The fuel standard requires reductions in the amount of carbon dioxide and other gases generated by the production and shipment of the vehicle fuels, as measured by a so-called “carbon intensity” calculation.

It applies to all gasoline and other fuels used within the state, whether produced inside or outside California.

The other two programs restrict greenhouse gas emissions from vehicle tailpipes within California and require integrated land use and transportation planning in the state.

The fuel standard was challenged by an array of ethanol and petroleum producers, who contended it discriminated against out-of-state companies and violated the U.S. Constitution’s protection of interstate commerce.

But a three-judge panel of the appeals court unanimously ruled that the provisions for calculating the carbon intensity of crude oil don’t discriminate against non-California producers.

“We conclude that CARB’s purpose was genuine. There was no protectionist purpose, no aim to insulate California firms from competition,” Gould wrote for the court.

The panel also said by a 2-1 vote said the calculation for the carbon intensity of ethanol production and shipping is not discriminatory “on its face,” or in the abstract.

But the panel said the case should go back to U.S. District Judge Lawrence O’Neill in Fresno to determinate whether the ethanol calculation is discriminatory in practice.

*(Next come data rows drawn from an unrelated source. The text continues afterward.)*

==> inputs of trial 88 <==
==> flow/design.v <==
module axi_stream_insert_header #(
    parameter DATA_WD = 32,
    parameter DATA_BYTE_WD = DATA_WD / 8,
    parameter BYTE_CNT_WD = $clog2(DATA_BYTE_WD)
) (
    input clk,
    input rst_n,
    input valid_in,
    input [DATA_WD-1 : 0] data_in,
    input [DATA_BYTE_WD-1 : 0] keep_in,
    input last_in,
    output ready_in,
    output valid_out,
    output [DATA_WD-1 : 0] data_out,
    output [DATA_BYTE_WD-1 : 0] keep_out,
    output last_out,
    input ready_out,
    input valid_insert,
    input [DATA_WD-1 : 0] header_insert,
    input [DATA_BYTE_WD-1 : 0] keep_insert,
    input [BYTE_CNT_WD : 0] byte_insert_cnt,
    output ready_insert
);
function [BYTE_CNT_WD:0]count_1;
    input [DATA_BYTE_WD-1:0] data_in;
    reg [BYTE_CNT_WD:0]cnt,n;
begin
    cnt=0;
    for (n=0;n<DATA_BYTE_WD; n=n+1) begin
        if(data_in[n])
            cnt = cnt+1'b1; 
            count_1 =cnt;
    end
end
endfunction
localparam IDEL = 4'b0001;
localparam HAEDER_INSERT = 4'b0010;
localparam WAIT = 4'b0100;
localparam IN_OUT = 4'b1000;
reg [3:0] current_state;
reg [3:0] next_state;
reg [BYTE_CNT_WD : 0] byte_insert_cnt_temp;
reg [DATA_BYTE_WD-1 : 0] keep_insert_temp;
reg [DATA_WD-1:0] mem [0:4];
reg [1:0] addr_in;
reg [1:0] addr_out;
reg[4:0] cnt_temp;
reg [DATA_BYTE_WD-1 : 0] keepin_last;
wire [BYTE_CNT_WD:0] keepin_last_count;
wire [4:0] out_cnt ;
reg [2*DATA_WD-1 : 0] data_out_reg;
reg [2*DATA_BYTE_WD-1 : 0] keep_out_reg;
reg last_out_reg;
reg [4:0]cnt_out_temp;
    assign keepin_last_count = count_1(keepin_last); 
    assign ready_in = (current_state == HAEDER_INSERT || current_state==IN_OUT)?1'b1:1'b0;
    assign ready_insert = (current_state == IDEL)?1'b1:1'b0;
    assign valid_out = (current_state == IN_OUT)?1'b1:1'b0;
    assign out_cnt = (keepin_last_count+byte_insert_cnt_temp>DATA_BYTE_WD)?cnt_temp+1'b1:cnt_temp; 
    always @(posedge clk or negedge rst_n) begin
        if(!rst_n)begin
            current_state <= IDEL;
        end else begin
            current_state <= next_state;
        end
    end
    always @(*) begin
        next_state = IDEL;
        case (current_state)
            IDEL:begin
                if(valid_insert && ready_insert) 
                    next_state = HAEDER_INSERT;
                else 
                    next_state = IDEL;     
            end
            HAEDER_INSERT:begin
                if(ready_out && addr_in == 2'd3) 
                    next_state = IN_OUT;
                else if(addr_in == 2'd3)
                    next_state = WAIT; 
                else
                    next_state = HAEDER_INSERT;     
            end
            WAIT:begin
                if(valid_in && ready_out) 
                    next_state = IN_OUT;
                else 
                    next_state = WAIT;     
            end
            IN_OUT:begin
                if(last_out) 
                    next_state = IDEL;
                else 
                    next_state = IN_OUT;     
            end
            default: next_state = IDEL;
        endcase    
    end
    always @(posedge clk or negedge rst_n) begin
        if(!rst_n)begin
            byte_insert_cnt_temp <= 'b0;
            keep_insert_temp <= 'b0;
        end else if(valid_insert && ready_insert) begin
            byte_insert_cnt_temp <= byte_insert_cnt; 
            keep_insert_temp <= keep_insert;
        end else begin
            byte_insert_cnt_temp <= byte_insert_cnt_temp;
            keep_insert_temp <= keep_insert_temp;
        end
    end
    integer k;
    always @(posedge clk or negedge rst_n) begin
        if(!rst_n)begin
            addr_in <= 2'd0;
            cnt_temp <= 5'b0;
            keepin_last <= 'b0; 
            for(k=0;k<=4;k=k+1) 
               mem[k] <= 32'b0;        
        end else if(valid_insert && ready_insert && addr_in==2'd0) begin 
            addr_in <= addr_in + 1'b1;
            mem[addr_in] <= header_insert;
            cnt_temp <= 5'b0;
            keepin_last <= 'b0;
        end else if (valid_in && ready_in && last_in) begin 
            addr_in <= addr_in + 1'b1;
            mem[addr_in] <= data_in;
            cnt_temp <= cnt_temp + 1'b1;
            keepin_last <= keep_in;
        end else if (valid_in && ready_in) begin 
            addr_in <= addr_in + 1'b1;
            mem[addr_in] <= data_in;
            cnt_temp <= cnt_temp + 1'b1;
            keepin_last <= keepin_last;
        end else begin
            addr_in <= addr_in;
            cnt_temp <= cnt_temp;
            keepin_last <= keepin_last;
        end
    end
    always @(posedge clk or negedge rst_n) begin
        if(!rst_n)begin
            data_out_reg <= 'b0;
            keep_out_reg <= 'b0;
            last_out_reg <= 1'b0;
            addr_out <= 'b0;
            cnt_out_temp <= 'b0;
        end else if((current_state==HAEDER_INSERT || current_state==WAIT) && next_state == IN_OUT) begin 
            data_out_reg <= {mem[addr_out],mem[addr_out+1]} << (DATA_BYTE_WD - byte_insert_cnt)*8;
            keep_out_reg <= {DATA_BYTE_WD{1'b1}};
            last_out_reg <= 1'b0;
            addr_out <= addr_out + 1'b1;
            cnt_out_temp <= cnt_out_temp+1'b1;
        end else if (valid_out && ready_out) begin
            data_out_reg <= {mem[addr_out],mem[addr_out+1]} << (DATA_BYTE_WD - byte_insert_cnt)*8; 
            addr_out <= addr_out + 1'b1;
            cnt_out_temp <= cnt_out_temp+1'b1;
            if (cnt_out_temp == out_cnt-1'b1) begin
            last_out_reg <= 1'b1;
            keep_out_reg <= {keep_insert_temp,keepin_last} << (DATA_BYTE_WD - byte_insert_cnt);            
            end else begin                                                                                                                                           
            last_out_reg <= 1'b0;
            keep_out_reg <= {DATA_BYTE_WD{1'b1}};               
            end
        end else begin
            data_out_reg <= data_out_reg;
            keep_out_reg <= keep_out_reg;
            last_out_reg <= 1'b0;
            addr_out <= 'b0;
            cnt_out_temp <= 'b0;
        end
    end
    assign data_out = data_out_reg[2*DATA_WD-1:DATA_WD];
    assign keep_out = (out_cnt == cnt_temp)?keep_out_reg[2*DATA_BYTE_WD-1:DATA_BYTE_WD]:keep_out_reg[DATA_BYTE_WD-1:0];
    assign last_out = last_out_reg;
endmodule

Ethanol is a biofuel made from plant materials such as Midwestern corn and Brazilian sugar cane. While it results in reduced tailpipe emissions, the energy used to produce it—such as coal in the Midwest—can increase its carbon intensity.

The panel majority overturned a preliminary injunction issued by O’Neill. That injunction had already been stayed by the circuit court until the appeal was decided.

The decision means the fuel standard will remain in place for the time being, unless the injunction is reinstated by a higher court or the trial judge issues a new injunction in future proceedings.

The American Fuel & Petrochemical Manufacturers Association said it was “deeply disappointed” by the ruling and is considering a further appeal, which could be made either to an expanded circuit court panel or to the U.S. Supreme Court.

“Although the low-carbon fuel standard is a California law, its broad reach and intended scope means that implementing the LCFS will have adverse consequences throughout the nation’s fuel refining facilities and supply chain far beyond California’s borders,” said association President Charles Drevna.

Another group, Secure Our Fuels, predicted the decision will result in “higher costs at the pump and diminished energy security.”

But Air Resources Board spokesman Dave Clegern said, “This is a very good step for Californians and the fight against climate change.

“We are pleased, on behalf of the people of California and its environment, that the court recognized the importance of this program and that the low-carbon fuel standard remains in effect,” Clegern said.

The Environmental Defense Fund, which joined the air board in defending the regulation, also praised the ruling.

“The court clearly upheld a groundbreaking policy that will protect consumers and the environment by diversifying our fuel mix and providing more choices for a clean energy future,” said Tim O’Connor, the group’s California climate initiatives director.

The appeals court majority said the state Legislature, in enacting AB 32, was entitled to determine that global warming could threaten California’s economy, public health and environment.

“With its long coastlines vulnerable to rising waters, large population that needs good and water, sizable deserts that can expand with sustained increased heat, and vast forests that may become tinderboxes with too little rain, California is uniquely vulnerable to the perils of global warming,” Gould wrote.